**Goal of the exercise**
Wherever the string "standard" shows up in the records below, return that line.

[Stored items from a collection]
This is an optimization exercise on Yosys and OpenROAD, whose aim is small area, not a production implementation. Only simulation tests tie the RTL to the original design; equivalence was not proved. Power and IR drop assume default switching activity.

JK:
==> flow/design.v <==
module pong_main
#(
  parameter SCR_W = 1280,
  parameter SCR_H = 720,
  parameter SIM = 1'b0
)
(
  input  wire        CLK,
  input  wire        RST,
  input  wire [10:0] H_CNT,
  input  wire [10:0] V_CNT,
  input  wire        EncA_QA,
  input  wire        EncA_QB,
  input  wire        EncB_QA,
  input  wire        EncB_QB,
  output wire [7:0]  RED,
  output wire [7:0]  GREEN,
  output wire [7:0]  BLUE,
  output wire [3:0]  LED
);
  function [11:0] add11;             
    input [10:0] a, b;
    integer i;
    reg c;
    begin
      c = 1'b0;
      for (i = 0; i < 11; i = i + 1) begin
        add11[i] = a[i] ^ b[i] ^ c;
        c = (a[i] & b[i]) | ((a[i] ^ b[i]) & c);
      end
      add11[11] = c;
    end
  endfunction
  function [10:0] addk11;            
    input [10:0] a;
    input        en, dn;
    integer i;
    reg c, k;
    begin
      c = 1'b0;
      for (i = 0; i < 11; i = i + 1) begin
        k = (i == 0) ? en : (en & dn);
        addk11[i] = a[i] ^ k ^ c;
        c = (a[i] & k) | ((a[i] ^ k) & c);
      end
    end
  endfunction
  function [8:0] addk9;              
    input [8:0] a;
    input       en, dn;
    integer i;
    reg c;
    reg [8:0] k;
    begin
      k = {{6{en & dn}}, en & ~dn, en & dn, en};
      c = 1'b0;
      for (i = 0; i < 9; i = i + 1) begin
        addk9[i] = a[i] ^ k[i] ^ c;
        c = (a[i] & k[i]) | ((a[i] ^ k[i]) & c);
      end
    end
  endfunction
  function [3:0] addk4;              
    input [3:0] a;
    input       en;
    integer i;
    reg c;
    begin
      c = en;
      for (i = 0; i < 4; i = i + 1) begin
        addk4[i] = a[i] ^ c;
        c = c & a[i];
      end
    end
  endfunction
  function gec12;                    
    input [11:0] x, k;
    integer i;
    reg ge;
    begin
      ge = 1'b1;
      for (i = 0; i < 12; i = i + 1)
        ge = k[i] ? (x[i] & ge) : (x[i] | ge);
      gec12 = ge;
    end
  endfunction
  localparam [3:0] START = 4'd0, RLM = 4'd1, LRM = 4'd2, LRUL = 4'd3,
                   LRUR = 4'd4, LRL = 4'd5, TBR = 4'd6, BTR = 4'd7,
                   RLL = 4'd8, BTL = 4'd9;
  reg [10:0] lf;           
  reg [3:0]  hb;           
  reg [10:0] bhn;          
  reg [8:0]  tl, tr;       
  reg        apre, bpre;
  reg [3:0]  seg;
  reg [4:0]  u;            
  reg        mv;           
  wire [10:0] bh = ~bhn;
  wire start = (seg == START);
  reg        cm, cinv;
  reg [10:0] A;
  always @(*) begin
    case (seg)
      LRUL:    begin cm = 1'b1; cinv = 1'b1; A = 11'd1668; end   
      LRUR:    begin cm = 1'b1; cinv = 1'b1; A = 11'd423;  end   
      RLL:     begin cm = 1'b1; cinv = 1'b1; A = 11'd423;  end   
      BTR:     begin cm = 1'b1; cinv = 1'b1; A = 11'd966;  end   
      LRL:     begin cm = 1'b1; cinv = 1'b0; A = 11'd1707; end   
      TBR:     begin cm = 1'b1; cinv = 1'b0; A = 11'd359;  end   
      BTL:     begin cm = 1'b1; cinv = 1'b0; A = 11'd202;  end   
      default: begin cm = 1'b0; cinv = 1'b0; A = 11'd1687; end   
    endcase
  end
  wire [10:0] bvx = {11{cm}} & (bhn ^ {11{cinv}});
  wire [11:0] bvs = add11(A, bvx);
  wire [10:0] bvn = bvs[10:0];
  wire [11:0] sh = add11(H_CNT, bhn);
  wire [11:0] sv = add11(V_CNT, bvn);
  wire in_h = gec12(sh, 12'd2040) & ~gec12(sh, 12'd2055);
  wire in_v = gec12(sv, 12'd2040) & ~gec12(sv, 12'd2055);
  wire ball = in_h & in_v & (bhn[10:3] != 8'hFF) & (bvn[10:3] != 8'hFF);
  wire top  = (V_CNT == 11'd0) | (V_CNT == 11'd719);
  wire [8:0]  tpn = H_CNT[10] ? ~tr : ~tl;
  wire [11:0] sp  = add11(V_CNT, {2'b00, tpn});
  wire pcol = (H_CNT == 11'd3) | (H_CNT == 11'd11) | (H_CNT == 11'd1272) | (H_CNT == 11'd1280);
  wire pad  = pcol & gec12(sp, 12'd511) & ~gec12(sp, 12'd692);
  wire white = ball | top;
  assign RED   = {8{white | pad}};
  assign GREEN = {8{white}};
  assign BLUE  = {8{white}};
  wire lf_z    = (lf[9:0] == 10'd0);
  wire lf_wrap = lf[10] & lf_z;
  always @(posedge CLK or posedge RST)
    if (RST) begin
      lf <= 11'd0;
      hb <= 4'd0;
    end else begin
      lf <= {lf[9:0], lf[10] ^ lf[8] ^ lf_z};
      hb <= addk4(hb, lf_wrap);
    end
  assign LED = hb;
  wire a_fall = apre & ~EncA_QA;
  wire b_fall = bpre & ~EncB_QA;
  wire tl_max = tl[8] & tl[7] & tl[6];                 
  wire tl_min = ~tl[8] & ~tl[7] & ~tl[5] & ~tl[0];     
  wire tr_max = tr[8] & tr[7] & tr[6];
  wire tr_min = ~tr[8] & ~tr[7] & ~tr[5] & ~tr[0];
  wire a_en = a_fall & ~(EncA_QB ? tl_min : tl_max);
  wire b_en = b_fall & ~(EncB_QB ? tr_min : tr_max);
  always @(posedge CLK or posedge RST)
    if (RST) begin
      apre <= 1'b0;
      bpre <= 1'b0;
      tl   <= 9'd270;
      tr   <= 9'd270;
    end else begin
      apre <= EncA_QA;
      bpre <= EncB_QA;
      tl   <= addk9(tl, a_en, EncA_QB);
      tr   <= addk9(tr, b_en, EncB_QB);
    end
  wire l_top = gec12({3'd0, tl}, 12'd271) & ~gec12({3'd0, tl}, 12'd361);
  wire l_bot = gec12({3'd0, tl}, 12'd180) & ~gec12({3'd0, tl}, 12'd270);
  wire l_mid = (tl == 9'd270);
  wire r_top = gec12({3'd0, tr}, 12'd271) & ~gec12({3'd0, tr}, 12'd361);
  wire r_bot = gec12({3'd0, tr}, 12'd180) & ~gec12({3'd0, tr}, 12'd270);
  reg       go_start, stay;
  reg [3:0] nseg;
  always @(*) begin
    go_start = 1'b0;
    stay     = 1'b0;
    nseg     = seg;
    case (seg)
      RLM:  if (bh == 11'd0) go_start = 1'b1;
            else if (bh == 11'd19) begin
              if (l_bot)      nseg = LRL;
              else if (l_top) nseg = LRUL;
              else if (l_mid) nseg = LRM;
            end
      LRM:  if (bh == 11'd1271) go_start = 1'b1;
            else if (bh == 11'd1264) begin
              if (r_top)      nseg = LRUR;
              else if (r_bot) nseg = RLL;
            end
      LRUL: if (bh == 11'd369) nseg = TBR;
      LRL:  if (bh == 11'd370) nseg = BTR;
      RLL:  if (bh == 11'd913) nseg = BTL;
      BTL:  if (bh == 11'd8) go_start = 1'b1;
      TBR:  if (bh == 11'd1272) go_start = 1'b1;
            else stay = 1'b1;
      default:                        
            if (bh == 11'd1272) go_start = 1'b1;
    endcase
  end
  wire u_z   = (u[3:0] == 4'd0);
  wire step  = ~start & ~mv & u[4] & u_z;
  wire left  = (seg == RLM) | (seg == RLL) | (seg == BTL);
  wire h_en  = step | (mv & stay);
  wire [10:0] bhn_step = addk11(bhn, h_en, ~left);
  always @(posedge CLK or posedge RST)
    if (RST) begin
      seg <= START;
      u   <= 5'd0;
      mv  <= 1'b0;
      bhn <= ~11'd640;
    end else begin
      bhn <= (mv & go_start) ? ~11'd640 : bhn_step;
      if (start)
        seg <= RLM;
      else if (mv) begin
        if (go_start) begin
          seg <= START;
          mv  <= 1'b0;
        end else if (!stay) begin
          seg <= nseg;
          mv  <= 1'b0;
        end
      end else begin
        u  <= {u[3:0], u[4] ^ u[2] ^ u_z};
        mv <= step;
      end
    end
endmodule
==> flow/config.mk <==
export PLATFORM = sky130hd
export DESIGN_NAME = pong_main
export DESIGN_NICKNAME = pong_main
export VERILOG_FILES = /design/flow/design.v
export SDC_FILE = /design/flow/constraint.sdc
export NUM_CORES = 4
export LEC_CHECK = 0
export CAP_MARGIN = 20
export CORE_MARGIN = 2
export CORE_UTILIZATION = 40
export CTS_BUF_LIST = sky130_fd_sc_hd__clkbuf_4 sky130_fd_sc_hd__clkbuf_8
export CTS_CLUSTER_DIAMETER = 100
export CTS_CLUSTER_SIZE = 16
export SLEW_MARGIN = 20
==> flow/constraint.sdc <==
create_clock -name core_clock -period 10.0 [get_ports {CLK}]
set_input_delay 2.0000 -clock core_clock [delete_from_list [all_inputs] [get_ports {CLK}]]
set_output_delay 2.0000 -clock core_clock [all_outputs]
set_load 0.01 [all_outputs]
standard.sh (not shown) runs the stock make flow with config.mk's settings and CLKGATE_MAP_FILE= SYNTH_SCRIPT=/design/flow/synth_recipe.tcl, a recipe that flattens the netlist after the stock synthesis.
==> flow/flow/run.sh <==
#!/bin/bash
set -euo pipefail
export BUFFER_PORTS_ARGS="-buffer_cell sky130_fd_sc_hd__buf_1"
bash standard.sh > standard.log 2>&1
Relative to JK, the following input files were edited for MS:
Settings: removing CTS_CLUSTER_DIAMETER (formerly 100); removing CTS_BUF_LIST (formerly sky130_fd_sc_hd__clkbuf_4 sky130_fd_sc_hd__clkbuf_8); removing CTS_CLUSTER_SIZE (formerly 16).
==> flow/run.sh (new file) <==
#!/bin/bash
# synth_recipe.tcl (not shown) runs the flow's synth.tcl, then flattens the netlist and writes it again
# the make line also repeats each setting of config.mk as NAME=value (left out here)
make -C /OpenROAD-flow-scripts/flow DESIGN_CONFIG=/design/flow/config.mk WORK_HOME=/design/flow/orfs CLKGATE_MAP_FILE= SYNTH_SCRIPT=/design/flow/synth_recipe.tcl finish
removed: flow/flow/run.sh
removed: flow/standard.sh
==> comparison <==
Against JK, MS comes in 0.04 ns higher on maximum single-stage delay on the critical path.
Going from JK to MS, the routed length on met1 was found to have gone up by 5.2%.
Post-detailed-route wirelength per cell on MS is up relative to JK.
Looking at highest-delay cell along the critical path, the clkdlybuf4s50_1 result is from MS; the fa_1 one comes from JK.
| path depth of the worst reg2reg path | MS vs JK | 2 lower |
Looking at number of placed cells counting well taps across MS and JK, the one that comes out higher is MS.
A last element of the critical path of RED[6] is what JK shows, while RED[0] belongs to MS.
Changes observed in MS relative to JK: count of cell instances traversed by the critical path went down 7; via count +61; die area held.
Input-level comparison between AL and MS:
Settings: setting CTS_CLUSTER_SIZE to 16 for the first time; setting CTS_BUF_LIST to sky130_fd_sc_hd__clkbuf_4 sky130_fd_sc_hd__clkbuf_8 for the first time; setting CTS_CLUSTER_DIAMETER to 100 for the first time.
Findings:
- Taking MS as the reference point, the met3 track utilization from global routing of AL rises by 0.63 points.
- Of MS and AL, the lower fraction of final layout cells sized beyond drive strength 1 belongs to MS.
- Worst hold margin: AL higher than MS
- The lower share of power burned in registers of MS and AL is in MS.
- AL vs. MS: fraction of power consumed by the clock network decreased 4.8 points; core utilization decreased 0.27 points; register-to-register slack essentially unchanged; final number of setup-violating endpoints essentially unchanged.
- Setup slack in AL is smaller than in MS.
- From MS to AL, count of clock-buffer cells in the layout did not move at all.
- Total power after layout delta (AL − MS): favourable

[afterwards: timing with drivers on the ports]
No port has a modelled driver above. Below, the same layouts with a new extraction and two added sets of constraints. Step 1 (the two cells are an assumption about what drives the block):
set clk [get_ports {CLK}]
set_driving_cell -lib_cell sky130_fd_sc_hd__clkbuf_16 $clk
set_driving_cell -lib_cell sky130_fd_sc_hd__buf_2 [delete_from_list [all_inputs] $clk]
Step 2 also shifts input and output timing later by t, the mid clock arrival at the registers, as if the neighbouring blocks saw the same clock. a / b / c = ideal ports / drivers / drivers and shift; a / b = the first two.
| run | shift t [ns] | slack for setup (ns) | worst setup path after step 2 | worst data-port slew with drivers (ns) | cell pins on the clock port's net |
|---|---|---|---|---|---|
| JK | 0.350 | 0.472 / 0.440 / 0.628 | input to output | 0.06 | 1 |
| MS | 0.339 | 0.201 / 0.172 / 0.172 | input to output | 0.04 | 1 |
| AL | 0.360 | 0.175 / 0.146 / 0.146 | input to output | 0.04 | 1 |
After both steps setup and hold are still met in every run listed.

**Output below**
standard.sh (not shown) runs the stock make flow with config.mk's settings and CLKGATE_MAP_FILE= SYNTH_SCRIPT=/design/flow/synth_recipe.tcl, a recipe that flattens the netlist after the stock synthesis.
bash standard.sh > standard.log 2>&1
removed: flow/standard.sh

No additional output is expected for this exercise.